Having said all that, it is surprising how many, including myself, seem to believe that we can fight upstream against this fact, or rather (given this IS technically the case), how many, including myself, can often behave as if this seems a good idea!

Our brains are complex organs, very poorly understood, but one thing we can be sure of is that trying to cram too much information inna that big ol’ head of yours risks retaining less than if you’d taken but a measure of it. Compound that with our knowledge regarding the effects of stress on memory (hint: it doesn’t help), and fighting up the metaphorical stream becomes something of a fruitless, yet exhausting task.

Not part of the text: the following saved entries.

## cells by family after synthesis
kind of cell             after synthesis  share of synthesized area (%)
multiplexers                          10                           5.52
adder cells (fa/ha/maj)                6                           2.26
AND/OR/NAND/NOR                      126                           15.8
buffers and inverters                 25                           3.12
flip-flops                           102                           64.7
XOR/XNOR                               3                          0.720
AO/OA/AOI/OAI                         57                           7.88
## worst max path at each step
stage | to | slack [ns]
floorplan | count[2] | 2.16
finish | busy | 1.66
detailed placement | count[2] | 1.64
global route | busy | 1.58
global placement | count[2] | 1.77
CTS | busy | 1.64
`config.mk`:
```
export PLATFORM = sky130hd
export DESIGN_NAME = addition_stage5_round_flat
export DESIGN_NICKNAME = d
export VERILOG_FILES = /design/src/rtl/fp_pkg.sv /design/src/rtl/addition_stage5_round_if.sv /design/src/rtl/round_nearest_even.sv /design/src/rtl/addition_stage5_round.sv /design/src/flat_wrapper.sv
export SDC_FILE = /design/constraint.sdc
export NUM_CORES = 1
export LEC_CHECK = 0
export CORE_ASPECT_RATIO = 1.25
export CORE_MARGIN = 2
export CORE_UTILIZATION = 48
export CTS_BUF_LIST = sky130_fd_sc_hd__clkbuf_16
export CTS_CLUSTER_SIZE = 25
export DETAILED_ROUTE_END_ITERATION = 10
export GPL_ROUTABILITY_DRIVEN = 0
export PLACE_DENSITY = 0.87
export SLEW_MARGIN = 40
export SYNTH_ARGS = -nofsm -noshare
export SYNTH_HDL_FRONTEND = slang
export SYNTH_HIERARCHICAL = 1
export SYNTH_SLANG_ARGS = --single-unit
```
`constraint.sdc`:
```
create_clock -name clk_in -period 2.4 [get_ports clk_in]
set_input_delay 0.36 -clock clk_in [delete_from_list [all_inputs] [get_ports clk_in]]
set_output_delay 0.36 -clock clk_in [all_outputs]
set_load 0.03 [all_outputs]
```
<file path="config.mk">
export PLATFORM = sky130hd
export DESIGN_NAME = stopwatch_ctrl
export DESIGN_NICKNAME = d
export VERILOG_FILES = /design/src/rtl/stopwatch_ctrl.sv
export SDC_FILE = /design/constraint.sdc
export NUM_CORES = 1
export LEC_CHECK = 0
export BUFFER_PORTS_ARGS = -buffer_cell sky130_fd_sc_hd__buf_2
export CAP_MARGIN = 20
export CELL_PAD_IN_SITES_DETAIL_PLACEMENT = 0
export CELL_PAD_IN_SITES_GLOBAL_PLACEMENT = 1
export CORE_UTILIZATION = 47
export DETAILED_ROUTE_END_ITERATION = 10
export GPL_TIMING_DRIVEN = 0
export HOLD_SLACK_MARGIN = 0.06
export PLACE_DENSITY_LB_ADDON = 0.1
export SLEW_MARGIN = 20
export SYNTH_ARGS = -nofsm -noshare
export SYNTH_HDL_FRONTEND = slang
export SYNTH_SLANG_ARGS = --single-unit
</file>
<file path="constraint.sdc">
create_clock -name clk -period 2.55 [get_ports clk]
set_clock_uncertainty 0.15 [all_clocks]
set_input_delay 0.51 -clock clk [delete_from_list [all_inputs] [get_ports clk]]
set_output_delay 0.51 -clock clk [all_outputs]
set_load 0.1 [all_outputs]
</file>
<file path="src/rtl/stopwatch_ctrl.sv">
// -----------------------------------------------------------------------------
// stopwatch_ctrl
//
// Start/stop/lap stopwatch sequencer for the two-digit BCD event counter and
// its 7-segment display path. Two active-low push-buttons are synchronized
// and edge-detected (no debounce). A prescaler divides clk down to count
// steps. The live count runs 00..99 in BCD. A lap register holds a frozen
// copy of the count for display while counting continues underneath.
//
// Parameters
//   DIV    clk cycles per count increment (>= 2)
//   DIV_W  prescaler width, 2**DIV_W >= DIV
//
// Ports
//   clk         system clock, all state changes on the rising edge
//   clr         asynchronous active-low reset
//   btn_ss      start/stop button, active-low, asynchronous to clk
//   btn_lap     lap/clear button, active-low, asynchronous to clk
//   ones        displayed BCD ones digit (lap value in LAP, else live)
//   tens        displayed BCD tens digit (lap value in LAP, else live)
//   running     high in RUN or LAP
//   lap_active  high in LAP, display frozen
//   tick        one-cycle pulse in the cycle after each count increment
//   wrap        one-cycle pulse in the cycle after the 99 -> 00 rollover
// -----------------------------------------------------------------------------
module stopwatch_ctrl #(
   parameter int unsigned DIV   = 50000000,
   parameter int unsigned DIV_W = 26
) (
   input  logic       clk,
   input  logic       clr,
   input  logic       btn_ss,
   input  logic       btn_lap,
   output logic [3:0] ones,
   output logic [3:0] tens,
   output logic       running,
   output logic       lap_active,
   output logic       tick,
   output logic       wrap
);

   typedef enum logic [1:0] {
      IDLE  = 2'd0,
      RUN   = 2'd1,
      PAUSE = 2'd2,
      LAP   = 2'd3
   } state_t;

   localparam logic [DIV_W-1:0] PRE_LAST = DIV_W'(DIV - 1);

   // ---------------------------------------------------------------------------
   // Button synchronizers and falling-edge detectors
   // ---------------------------------------------------------------------------
   logic ss_meta, ss_sync, ss_prev;
   logic lap_meta, lap_sync, lap_prev;

   // NOTE: the synchronizer chain resets to 1 (button released) so that
   // leaving reset never looks like a press.
   always_ff @(posedge clk or negedge clr) begin
      if (!clr) begin
         ss_meta  <= 1'b1;
         ss_sync  <= 1'b1;
         ss_prev  <= 1'b1;
         lap_meta <= 1'b1;
         lap_sync <= 1'b1;
         lap_prev <= 1'b1;
      end else begin
         // NOTE: non-blocking assignments make every flop sample the value
         // from before the edge, which is what builds a real shift chain.
         ss_meta  <= btn_ss;
         ss_sync  <= ss_meta;
         ss_prev  <= ss_sync;
         lap_meta <= btn_lap;
         lap_sync <= lap_meta;
         lap_prev <= lap_sync;
      end
   end

   logic ss_press;
   logic lap_press;
   logic lap_go;

   assign ss_press  = ss_prev & ~ss_sync;
   assign lap_press = lap_prev & ~lap_sync;
   // Start/stop has priority: a lap press in the same cycle is dropped.
   assign lap_go    = lap_press & ~ss_press;

   // ---------------------------------------------------------------------------
   // BCD increment: returns {rollover, tens, ones}
   // ---------------------------------------------------------------------------
   function automatic logic [8:0] bcd_inc(input logic [3:0] t, input logic [3:0] o);
      logic [8:0] r;
      if (o != 4'd9)
         r = {1'b0, t, o + 4'd1};
      else if (t != 4'd9)
         r = {1'b0, t + 4'd1, 4'd0};
      else
         r = {1'b1, 4'd0, 4'd0};
      return r;
   endfunction

   // ---------------------------------------------------------------------------
   // State, prescaler, live count, lap register, pulse outputs
   // ---------------------------------------------------------------------------
   state_t           state;
   logic [DIV_W-1:0] pre;
   logic [3:0]       live_ones, live_tens;
   logic [3:0]       lap_ones, lap_tens;
   logic             counting;

   assign counting = (state == RUN) || (state == LAP);

   always_ff @(posedge clk or negedge clr) begin
      if (!clr) begin
         state     <= IDLE;
         pre       <= '0;
         live_ones <= 4'd0;
         live_tens <= 4'd0;
         lap_ones  <= 4'd0;
         lap_tens  <= 4'd0;
         tick      <= 1'b0;
         wrap      <= 1'b0;
      end else begin
         tick <= 1'b0;
         wrap <= 1'b0;

         // Counting depends on the current state only, so a step due on the
         // edge that leaves RUN/LAP still happens.
         if (counting) begin
            if (pre == PRE_LAST) begin
               pre <= '0;
               {wrap, live_tens, live_ones} <= bcd_inc(live_tens, live_ones);
               tick <= 1'b1;
            end else begin
               pre <= pre + 1'b1;
            end
         end else if (state == IDLE) begin
            pre <= '0;
         end
         // PAUSE: prescaler holds so resuming keeps the phase.

         case (state)
            IDLE: begin
               if (ss_press)
                  state <= RUN;
            end
            RUN: begin
               if (ss_press) begin
                  state <= PAUSE;
               end else if (lap_go) begin
                  state    <= LAP;
                  lap_ones <= live_ones;
                  lap_tens <= live_tens;
               end
            end
            LAP: begin
               if (ss_press)
                  state <= PAUSE;
               else if (lap_go)
                  state <= RUN;
            end
            PAUSE: begin
               if (ss_press) begin
                  state <= RUN;
               end else if (lap_go) begin
                  state     <= IDLE;
                  pre       <= '0;
                  live_ones <= 4'd0;
                  live_tens <= 4'd0;
               end
            end
            default: state <= IDLE;
         endcase
      end
   end

   // ---------------------------------------------------------------------------
   // Outputs: selected from registers only
   // ---------------------------------------------------------------------------
   assign ones       = (state == LAP) ? lap_ones : live_ones;
   assign tens       = (state == LAP) ? lap_tens : live_tens;
   assign running    = counting;
   assign lap_active = (state == LAP);

   // Digits never leave the BCD range, and a rollover always comes with a tick.
   a_live_bcd: assert property (@(posedge clk) disable iff (!clr)
      (live_ones <= 4'd9) && (live_tens <= 4'd9));
   a_wrap_tick: assert property (@(posedge clk) disable iff (!clr)
      wrap |-> tick);

endmodule
</file>
## Word-level counts from Yosys, hierarchy flattened

Cells that the tools add are included.

- Logic and storage cells: 69
- Input port bits: 4
- Register bits: 52

- Bitwise gates (word level): 6
- Multiplexer cells: 32
- $add $sub $neg: 3
- Eq/ne operators: 10
- Reductions and logical operators: 4

Operator list:

| cell | number |
|---|---|
| 26-bit 2-to-1 mux | 6 |
| 4-bit 2-to-1 mux | 12 |
| 26-bit by 1-bit adder with 26-bit output, second input constant | 1 |
| 26-bit equality test, second input constant | 1 |
| 9-bit 2-to-1 mux | 2 |
| 2-bit 2-to-1 mux | 7 |
| 4-bit by 1-bit adder with 4-bit output, second input constant | 2 |
| 4-bit != test, second input constant | 2 |
| 2-bit case mux with 4 select lines | 1 |
| 3-bit != test, second input constant | 2 |
| 2-bit equality test, second input constant | 2 |
| 1-bit 2-to-1 mux | 4 |
| 4-bit AND reduction | 1 |
| 1-bit AND | 3 |
| 3-bit by 1-bit != test with 1-bit output, second input constant | 1 |
| 1-bit inverter | 3 |
| 3-bit AND reduction | 1 |
| 2-bit by 1-bit equality test with 1-bit output, second input constant | 1 |
| 2-bit logical NOT | 1 |
| 2-bit != test, second input constant | 1 |
| 1-bit logical OR | 1 |

## Depth between registers and ports, before layout

Gate-level depths: netlist of the first run.

- Word-level depth: 8
- Gate-level depth with buffers: 7

## Worst setup path before layout of the first run

OpenSTA, ideal clock, no wires.

- Path type: register to output
- Start: register state[0]
- End: output port tens[1]
- Cell stages (with the launch flop): 5
- Buffers on the path: 1
- Arrival: 3.491 ns
- Slack: -1.601 ns
- Cell sequence: dfrtp_1 > clkbuf_1 > nand2_1 > inv_1 > o21ai_0

- Word-level cells in the longest chain between the ends: 2

RTL lines:

| element | line | RTL |
|---|---|---|
| start: declaration | 105 | `state_t state;` |
| start signal: assignment | 115 | `state <= IDLE;` |
| start signal: assignment | 145 | `state <= RUN;` |
| start signal: assignment | 149 | `state <= PAUSE;` |
| 2-bit equality test | n/a |  |
| named net lap_active | 37 | `output logic lap_active,` |
| 4-bit 2-to-1 mux | 181 | `assign tens = (state == LAP) ? lap_tens : live_tens;` |
| end: declaration | 35 | `output logic [3:0] tens,` |

The timed path passes the listed nets, and every way through them passes these cells.

## Worst setup path in the final report of the first run

- Start: register state[0]
- End: output port tens[1]

- Word-level cells in the longest chain between the ends: 2

RTL lines:

| element | line |
|---|---|
| 2-bit equality test | 181 |
| 4-bit 2-to-1 mux | 181 |

Every way passes these cells.

==> results.sh, run 1 <==
export IMPL_cts_root_buffer="sky130_fd_sc_hd__clkbuf_8"
export IMPL_max_vdd_ir_drop_uv=363.1
export IMPL_worst_setup_hold_path_clk_slew_ns=0.10
export IMPL_area_of_the_multi_input_gates_sq_mm=0.001381
export IMPL_grt_setup_unrepaired="false"
export IMPL_wire_per_inst_microns=15.53
export IMPL_fin_nets=318
export IMPL_hp_class="input port to asynchronous set/reset pin"
export IMPL_num_rows=27
export IMPL_p_leak_nw=1.348
export IMPL_buffer_ports_inserted=15
export IMPL_grt_overflow=0
export IMPL_worst_path_max_delay_cell="sky130_fd_sc_hd__buf_2"
export IMPL_timing_critical_path_fanout_max=10
export IMPL_setup_reg_to_reg_worst_slack_ns=0.14
export IMPL_global_route_wire_length_before_repair_microns=10270
export IMPL_pin_count=16
export IMPL_leading_cell_type_in_the_layout_fill_and_taps_excluded="sky130_fd_sc_hd__dfrtp_1"
export IMPL_hold_violations=0
export IMPL_gr_usage_all_layers_pct=21.39
export IMPL_dominantRegCellSynth="sky130_fd_sc_hd__dfrtp_1"
export IMPL_chipHeight_microns=78.90
export IMPL_dp_worst_setup_slack_ns=-0.03461
export IMPL_synth_yosys_warnings=0
export IMPL_most_common_layout_cells="46 x sky130_fd_sc_hd__dfrtp_1, 24 x sky130_fd_sc_hd__nand2_1, 23 x sky130_fd_sc_hd__a21oi_1"
export IMPL_chipWidth_microns=78.90
export IMPL_design_power_total_mw=2.176
export IMPL_ff_latch_area_sq_mm=0.001309
export IMPL_endpoint_kind="output pin"
export IMPL_grt_antenna_before_repair=0
export IMPL_initial_core_util_pct=49.55
export IMPL_drt_first_iter_violations=77
export IMPL_max_stage_delay_ns=0.43
export IMPL_grt_max_degree=53
export IMPL_path_cells="clkbuf_4 -> nand2_4 -> clkinvlp_4 -> o21ai_4 -> buf_2"
export IMPL_yosysSeqAreaShare_pct=47.10
export IMPL_cts_buffer_depth=2
export IMPL_timing_worst_setup_path_type="flop to output pin"
export IMPL_rr_startpoint="pre[0]"
export IMPL_synth_fp_nets=296
export IMPL_r2r_worst_path_cells=7
export IMPL_fillerInstances=525
export IMPL_gp_congestion=0.8274
export IMPL_slew_headroom_pct=55.34
export IMPL_fmax_mhz=413.3
export IMPL_powerDensity_mw_per_mm2=706.4
export IMPL_setup_ws_ns=0.1306
export IMPL_htree_num_levels=2
export IMPL_cts_hold_buf=0
export IMPL_post_route_period_util_pct=94.88
export IMPL_core_area_sq_mm=0.005608
export IMPL_total_routed_wirelength_microns=5978
export IMPL_synthesis_instances=290
export IMPL_vias_in_the_first_global_route=2004
export IMPL_r2r_end="live_tens[2]"
export IMPL_postSynthRegisterBits=52
export IMPL_synth_cell_area_sq_mm=0.002779
export IMPL_via_per_inst=5.696
export IMPL_cp_data_arrival_time_ns=1.76
export IMPL_clock_insertion_delay_worst_skew_ns=0.31
export IMPL_tightest_pin_transition_ns=0.6648
export IMPL_cts_tree="done"
export IMPL_library_cells_used_by_synthesis=48
export IMPL_synthesis_area_per_instance_sq_um=9.582
export IMPL_final_layout_size_suffix_gt1_share_pct=20.45
export IMPL_critPathRequiredTime_ns=1.89
export IMPL_min_period_ns=2.419
export IMPL_setup_violations_final=0
export IMPL_area_growth_synth_to_final_pct=10.85
export IMPL_num_vias=2193
export IMPL_startpoint_type="flop"
export IMPL_timing_max_transition_violations_final=0
export IMPL_drcViolationCount=0
export IMPL_synthArstFlopShare_pct=100.0
export IMPL_drt_pass1_iterations=4
export IMPL_final_antenna_net_count=0
export IMPL_number_of_enable_type_register_cells_in_the_synthesized_netlist=0
export IMPL_antennaDiodeCount=0
export IMPL_status="finished clean"
export IMPL_max_cap_violations=0
export IMPL_detailedPlacementHpwl_microns=4182
export IMPL_clkSinkCount=52
export IMPL_numCtsBuffers=5
export IMPL_die_area_sq_mm=0.006224
==> critical path: cells and delay by family, from the launching register on <==
kind | cells | cell delay, ns
simple gates | 1 | 0.14
flops | 1 | 0.37
buf+inv | 3 | 0.79
compound gates | 1 | 0.16
==> per-stage QoR <==
step / util [%] / TNS, ns / hold slack [ns] / cells / instance area [sq um]
2_1_floorplan: - / 0 / 0.06441 / 290 / 2816
3_3_place_gp: 53.17 / -0.002309 / 0.1963 / 377 / 2982
3_5_place_dp: 53.21 / -0.03461 / 0.1973 / 377 / 2984
4_1_cts: 54.84 / 0 / 0.1025 / 385 / 3075
5_1_grt: 54.93 / 0 / 0.1164 / 385 / 3080
6_report: 54.93 / 0 / 0.05300 / 385 / 3080
==> synthesized netlist by cell type, types with 2 or more instances <==
master / count / area [sq um]
sky130_fd_sc_hd__a21o_1: 2 / 15.01
sky130_fd_sc_hd__a21oi_1: 23 / 115.1
sky130_fd_sc_hd__a31oi_1: 9 / 56.30
sky130_fd_sc_hd__and2_1: 3 / 18.77
sky130_fd_sc_hd__and3_1: 3 / 18.77
sky130_fd_sc_hd__and4_1: 2 / 17.52
sky130_fd_sc_hd__buf_2: 2 / 10.01
sky130_fd_sc_hd__buf_6: 3 / 33.78
sky130_fd_sc_hd__clkbuf_1: 8 / 30.03
sky130_fd_sc_hd__dfrtp_1: 46 / 1151
sky130_fd_sc_hd__dfstp_2: 6 / 157.7
sky130_fd_sc_hd__ha_1: 2 / 25.02
sky130_fd_sc_hd__inv_1: 14 / 52.55
sky130_fd_sc_hd__mux2_2: 12 / 135.1
sky130_fd_sc_hd__mux2i_1: 5 / 50.05
sky130_fd_sc_hd__nand2_1: 25 / 93.84
sky130_fd_sc_hd__nand2b_1: 5 / 31.28
sky130_fd_sc_hd__nand3_1: 20 / 100.1
sky130_fd_sc_hd__nand4_1: 9 / 56.30
sky130_fd_sc_hd__nor2_1: 17 / 63.81
sky130_fd_sc_hd__nor2b_1: 6 / 37.54
sky130_fd_sc_hd__nor3_1: 7 / 35.03
sky130_fd_sc_hd__nor4_1: 4 / 25.02
sky130_fd_sc_hd__nor4_4: 2 / 42.54
sky130_fd_sc_hd__o21ai_0: 17 / 85.08
sky130_fd_sc_hd__o21ai_1: 2 / 10.01
sky130_fd_sc_hd__o21ai_2: 2 / 17.52
sky130_fd_sc_hd__o21bai_1: 3 / 22.52
sky130_fd_sc_hd__or2_2: 2 / 12.51
sky130_fd_sc_hd__or3_1: 8 / 50.05
sky130_fd_sc_hd__xnor2_1: 3 / 26.28
sky130_fd_sc_hd__xor2_1: 2 / 17.52
==> how the worst max path moves through the flow <==
stage	startpoint	to	slack (ns)	cells past startpoint
after global routing	pre[0]	live_ones[1]	0.0009	7
after detailed placement	pre[0]	live_tens[2]	-0.03	7
final	state[0]	tens[1]	0.13	5
after global placement	pre[0]	live_tens[2]	-0.002	7
after floorplan	state[0]	tens[1]	0.02	4
after CTS	pre[0]	live_tens[2]	0.02	7
==> logic make-up (layout without fill, tap and decap cells) <==
group / count (synthesis) / after routing / synth area share, %
flip-flops: 52 / 52 / 47.10
multiplexers: 17 / 17 / 6.664
AND/OR/NAND/NOR: 122 / 122 / 25.35
adder cells (fa/ha/maj): 2 / 2 / 0.9004
buffers and inverters: 27 / 50 / 4.547
XOR/XNOR: 5 / 5 / 1.576
AO/OA/AOI/OAI: 65 / 65 / 13.87
==> flip-flops by register name, indices dropped and copies added (netlist names) <==
signal and count:
ss_prev 1, lap_sync 1, state 2, ss_meta 1, lap_prev 1, lap_ones 4, lap_meta 1, live_ones 4
lap_tens 4, ss_sync 1, tick 1, pre 26, live_tens 4, wrap 1
==> power breakdown <==
part	internal, mW	switching (mW)
registers	0.875	0.0558
clock network	0.196	0.277
logic	0.234	0.538
==> what timing repair did <==
item | 4_1_cts | 5_1_grt
endpoints found under the setup margin | 1 | 1
resized for setup | 1 | 2
buffers inserted | 0 | 0
==> per-layer routing <==
metal | part of all wire [%] | vias to the layer above | routed length, microns | global-route usage, %
li1 | - | 1091 | - | -
met1 | 51 | 1060 | 3050 | 32.32
met2 | 44 | 37 | 2604 | 31.83
met3 | 4.5 | 5 | 271 | 3.793
met4 | 0.85 | 0 | 51 | 4.727
met5 | 0 | - | 0 | 0
==> cell type report <==
cell class,count,share of cell area (%)
plain buffers,13,2.518
clock buffers,6,2.356
clock inverters,2,0.5280
inverters,14,1.828
multi-input cells,211,44.84
flip-flops and latches,52,42.49
well taps,72,2.924
repair buffers,15,2.518
(Power assumes the default switching activity.)
==> run 2: changes to the inputs <==
--- a/config.mk
+++ b/config.mk
@@ -7,9 +7,9 @@
 export LEC_CHECK = 0
 export BUFFER_PORTS_ARGS = -buffer_cell sky130_fd_sc_hd__buf_2
 export CAP_MARGIN = 20
-export CELL_PAD_IN_SITES_DETAIL_PLACEMENT = 0
-export CELL_PAD_IN_SITES_GLOBAL_PLACEMENT = 1
-export CORE_UTILIZATION = 47
+export CELL_PAD_IN_SITES_DETAIL_PLACEMENT = 1
+export CELL_PAD_IN_SITES_GLOBAL_PLACEMENT = 2
+export CORE_UTILIZATION = 39
 export DETAILED_ROUTE_END_ITERATION = 10
 export GPL_TIMING_DRIVEN = 0
 export HOLD_SLACK_MARGIN = 0.06
==> run 2 against run 1 <==
  * Combinational power increased by 3%
  * Via count increased by 2.1%
  * Largest power group unchanged
  * Critical path depth unchanged
  * Sequential share of layout area decreased by 0.36 points
  * Critical path type unchanged
  * Non-clock buffer count decreased by 1
  * Wire length increased by 15%
  * Setup slack got worse by 0.024 ns
  * Count of clock-buffer cells in the layout unchanged
  * Power increased by 1.2%
  * Clock power increased by 1%
  * Hold slack improved by 0.021 ns
  * Global-route usage decreased by 1.0 points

It was with a shard of ice-cold clarity that I reminded myself of this the previous week, flailing around, attempting in vain to commit Kanji to memory.

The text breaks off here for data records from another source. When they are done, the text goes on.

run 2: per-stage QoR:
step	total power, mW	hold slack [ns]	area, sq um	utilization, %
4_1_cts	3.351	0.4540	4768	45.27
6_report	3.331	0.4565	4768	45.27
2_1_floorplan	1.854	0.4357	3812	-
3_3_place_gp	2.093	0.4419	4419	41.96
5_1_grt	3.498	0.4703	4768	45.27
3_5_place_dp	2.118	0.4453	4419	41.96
[src/rtl/computer_4bit.sv]
// Single-clock 4-bit accumulator CPU: 16x8 instruction memory, 16x4 data memory, 16x4 stack.
// Memories load while rst is high; execution runs one instruction per clock from address 0 until HLT.
module computer_4bit (
  input  logic       clk,
  input  logic       rst,
  input  logic [3:0] d_in,
  input  logic [3:0] ins_address,
  input  logic [7:0] ins,
  output logic [3:0] d_out,
  output logic       ZF,
  output logic       CF
);

  typedef enum logic [3:0] {
    OP_ADD   = 4'h0, OP_SUB   = 4'h1, OP_XCHG  = 4'h2, OP_LDA_M = 4'h3,
    OP_OUT   = 4'h4, OP_LDA_I = 4'h5, OP_LDB_M = 4'h6, OP_LDB_I = 4'h7,
    OP_STA   = 4'h8, OP_PUSH  = 4'h9, OP_POP   = 4'hA, OP_JMP   = 4'hB,
    OP_JZ    = 4'hC, OP_AND   = 4'hD, OP_TEST  = 4'hE, OP_HLT   = 4'hF
  } op_e;

  logic [7:0] im_q  [16];
  logic [3:0] dm_q  [16];
  logic [3:0] stk_q [16];

  logic [3:0] pc_q, pc_d, sp_q, sp_d, a_q, a_d, b_q, b_d, dout_q, dout_d;
  logic       zf_q, zf_d, cf_q, cf_d, halt_q, halt_d;
  logic       dm_we, stk_we;

  logic [7:0] instr;
  op_e        op;
  logic [3:0] n;
  logic [4:0] sum5, diff5;
  logic [3:0] and4;

  function automatic logic is_zero(input logic [3:0] v);
    return (v == 4'h0);
  endfunction

  assign instr = im_q[pc_q];
  assign op    = op_e'(instr[3:0]);
  assign n     = instr[7:4];
  assign sum5  = {1'b0, a_q} + {1'b0, b_q};
  assign diff5 = {1'b0, a_q} - {1'b0, b_q};
  assign and4  = a_q & b_q;

  always_comb begin
    pc_d   = pc_q;
    sp_d   = sp_q;
    a_d    = a_q;
    b_d    = b_q;
    dout_d = dout_q;
    zf_d   = zf_q;
    cf_d   = cf_q;
    halt_d = halt_q;
    dm_we  = 1'b0;
    stk_we = 1'b0;
    if (!halt_q) begin
      pc_d = pc_q + 4'd1;
      case (op)
        OP_ADD:   begin a_d = sum5[3:0];  cf_d = sum5[4];  zf_d = is_zero(sum5[3:0]);  end
        // Bit 4 of the 5-bit difference is set exactly when A < B.
        OP_SUB:   begin a_d = diff5[3:0]; cf_d = diff5[4]; zf_d = is_zero(diff5[3:0]); end
        OP_XCHG:  begin a_d = b_q; b_d = a_q; end
        OP_LDA_M: a_d = dm_q[n];
        OP_OUT:   dout_d = a_q;
        OP_LDA_I: a_d = n;
        OP_LDB_M: b_d = dm_q[n];
        OP_LDB_I: b_d = n;
        OP_STA:   dm_we = 1'b1;
        OP_PUSH:  begin stk_we = 1'b1; sp_d = sp_q + 4'd1; end
        OP_POP:   begin a_d = stk_q[sp_q - 4'd1]; sp_d = sp_q - 4'd1; end
        OP_JMP:   pc_d = n;
        OP_JZ:    if (zf_q) pc_d = n;
        OP_AND:   begin a_d = and4; zf_d = is_zero(and4); cf_d = 1'b0; end
        OP_TEST:  begin zf_d = is_zero(and4); cf_d = 1'b0; end
        OP_HLT:   begin halt_d = 1'b1; pc_d = pc_q; end
        default:  ;
      endcase
    end
  end

  always_ff @(posedge clk or posedge rst) begin
    if (rst) begin
      pc_q   <= 4'h0;
      sp_q   <= 4'h0;
      a_q    <= 4'h0;
      b_q    <= 4'h0;
      dout_q <= 4'h0;
      zf_q   <= 1'b0;
      cf_q   <= 1'b0;
      halt_q <= 1'b0;
    end else begin
      pc_q   <= pc_d;
      sp_q   <= sp_d;
      a_q    <= a_d;
      b_q    <= b_d;
      dout_q <= dout_d;
      zf_q   <= zf_d;
      cf_q   <= cf_d;
      halt_q <= halt_d;
    end
  end

  // Memories are never cleared; rst doubles as the load strobe.
  always_ff @(posedge clk) begin
    if (rst) begin
      im_q[ins_address] <= ins;
      dm_q[ins_address] <= d_in;
    end else if (dm_we) begin
      dm_q[n] <= a_q;
    end
  end

  always_ff @(posedge clk) begin
    if (!rst && stk_we) stk_q[sp_q] <= a_q;
  end

  assign d_out = dout_q;
  assign ZF    = zf_q;
  assign CF    = cf_q;

endmodule
### config.mk
export PLATFORM = sky130hd
export DESIGN_NAME = xmit_a_arb
export DESIGN_NICKNAME = d
export VERILOG_FILES = /design/src/rtl/xmit_a_pkg.sv /design/src/rtl/xmit_a_rr_pick.sv /design/src/rtl/xmit_a_arb.sv
export SDC_FILE = /design/constraint.sdc
export NUM_CORES = 1
export LEC_CHECK = 0
export ABC_CLOCK_PERIOD_IN_PS = 2700
export BUFFER_PORTS_ARGS = -buffer_cell sky130_fd_sc_hd__buf_2
export CAP_MARGIN = 25
export CORE_ASPECT_RATIO = 1.25
export CORE_MARGIN = 2
export CORE_UTILIZATION = 35
export DETAILED_ROUTE_END_ITERATION = 10
export PLACE_DENSITY = 0.72
export SLEW_MARGIN = 10
export SYNTH_ARGS = -nofsm -noshare
export SYNTH_HDL_FRONTEND = slang
export SYNTH_SLANG_ARGS = --single-unit
### constraint.sdc
create_clock -name clk -period 2.7 [get_ports clk]
set_input_delay 0 -clock clk [delete_from_list [all_inputs] [get_ports clk]]
set_output_delay 0 -clock clk [all_outputs]
set_load 0.01 [all_outputs]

Now Kanji. What can I say about Kanji..? Well, there’s a lot of them. Thousands actually. Don’t get me wrong, I quite like Kanji. I really LOVE Kanji actually. I’m probably one of the few Japanese learners out there who not only regard Kanji as anything less than an abomination, but consider them my friend and ally.

My love of Kanji however, is not what I wish to talk about, so much as the labour of love, in which yours truly is currently engaged in. That is, actually learning them.

Sometimes, love wanes. Sometimes, waning love recovers. And so it was with my love for learning Kanji, a task I do genuinely enjoy (though not as much as I enjoy knowing them).

After a “small” (read “bigger than I’d like to admit”) hiatus from studying them, my Anki deck was starting to back up. It was starting to back up a lot. I had over 600 reviews that needed doing. Good God that’s a lot of Kanji. Well, I did what any gung-ho fool like myself would do. I decided I could knock them all down in a couple days and be back on track before I knew it.

I was not back on track, in fact, I have only just, over a month later, gotten back on track. It didn’t take me a month to get back, it took me a month to realise I needed to be sensible if I was ever going to do so. I had made the mistake of taking on far too much at once, and in doing so, had failed to manage much at all.

Every day, another 100 reviews, and every day, I failed miserably to recall or recognise any of the characters. It didn’t matter that I was relearning 100 a day, because I wasn’t even recalling 10 consistently.

Finally, as if in some admission of defeat, I suspended all “Due” cards in my deck, and unsuspended them at a rate of 50 every two days. This allowed Anki to show me cards it felt I needed to review the very next day, the actual next day. Rather than these cards queuing up behind another 500, and not making it back to me within the week.

Once I did this, the insurmountable task which has hounded me for over a month, with no progress whatsoever, was conquered in under two weeks. Two, comfortable, leisurely, confident weeks. Doing half the work had gotten me a better result, faster!

I had learned a good lesson, an invaluable lesson, an invaluable lesson too often forgotten. Sometimes a step back, perhaps many, is the first step forward.